In some embodiments the device 1400 comprises a memory 1411. In some embodiments the at least one processor 1407 is coupled to the memory 1411. The memory 1411 can be any suitable storage means. In some embodiments the memory 1411 comprises a program code section for storing program codes implementable upon the processor 1407. Furthermore in some embodiments the memory 1411 can further comprise a stored data section for storing data, for example data that has been processed or to be processed in accordance with the embodiments as described herein. The implemented program code stored within the program code section and the data stored within the stored data section can be retrieved by the processor 1407 whenever needed via the memory-processor coupling.

In some embodiments the device 1400 comprises a user interface 1405. The user interface 1405 can be coupled in some embodiments to the processor 1407. In some embodiments the processor 1407 can control the operation of the user interface 1405 and receive inputs from the user interface 1405. In some embodiments the user interface 1405 can enable a user to input commands to the device 1400, for example via a keypad. In some embodiments the user interface 1405 can enable the user to obtain information from the device 1400. For example the user interface 1405 may comprise a display configured to display information from the device 1400 to the user. The user interface 1405 can in some embodiments comprise a touch screen or touch interface capable of both enabling information to be entered to the device 1400 and further displaying information to the user of the device 1400. In some embodiments the user interface 1405 may be the user interface for communicating with the position determiner as described herein.

In some embodiments the device 1400 comprises an input/output port 1409. The input/output port 1409 in some embodiments comprises a transceiver. The transceiver in such embodiments can be coupled to the processor 1407 and configured to enable a communication with other apparatus or electronic devices, for example via a wireless communications network. The transceiver or any suitable transceiver or transmitter and/or receiver means can in some embodiments be configured to communicate with other electronic devices or apparatus via a wire or wired coupling.

The transceiver can communicate with further apparatus by any suitable known communications protocol. For example in some embodiments the transceiver can use a suitable universal mobile telecommunications system (UMTS) protocol, a wireless local area network (WLAN) protocol such as for example IEEE 802.X, a suitable short-range radio frequency communication protocol such as Bluetooth, or infrared data communication pathway (I RDA).

The transceiver input/output port 1409 may be configured to receive the signals and in some embodiments determine the parameters as described herein by using the processor 1407 executing suitable code.
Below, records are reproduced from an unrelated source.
`config.mk`:
```
export PLATFORM = sky130hd
export DESIGN_NAME = alu_exec
export DESIGN_NICKNAME = d
export VERILOG_FILES = /design/src/rtl/alu_exec.sv
export SDC_FILE = /design/constraint.sdc
export NUM_CORES = 1
export LEC_CHECK = 0
export CORE_ASPECT_RATIO = 1.75
export CORE_MARGIN = 3
export CORE_UTILIZATION = 45
export DETAILED_ROUTE_END_ITERATION = 12
export GPL_TIMING_DRIVEN = 0
export MAX_ROUTING_LAYER = met4
export PLACE_DENSITY = 0.65
export SLEW_MARGIN = 5
export SYNTH_ARGS = -nofsm -noshare
export SYNTH_HDL_FRONTEND = slang
export SYNTH_SLANG_ARGS = --single-unit
```
`constraint.sdc`:
```
create_clock -name clkin -period 2.3 [get_ports clkin]
set_clock_uncertainty 0.05 [all_clocks]
set_input_delay 0.575 -clock clkin [delete_from_list [all_inputs] [get_ports clkin]]
set_output_delay 0.575 -clock clkin [all_outputs]
set_load 0.01 [all_outputs]
```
It is also noted herein that while the above describes example embodiments, there are several variations and modifications which may be made to the disclosed solution without departing from the scope of the present invention.

In general, the various embodiments may be implemented in hardware or special purpose circuitry, software, logic or any combination thereof. Some aspects of the disclosure may be implemented in hardware, while other aspects may be implemented in firmware or software which may be executed by a controller, microprocessor or other computing device, although the disclosure is not limited thereto. While various aspects of the disclosure may be illustrated and described as block diagrams, flow charts, or using some other pictorial representation, it is well understood that these blocks, apparatus, systems, techniques or methods described herein may be implemented in, as non-limiting examples, hardware, software, firmware, special purpose circuits or logic, general purpose hardware or controller or other computing devices, or some combination thereof.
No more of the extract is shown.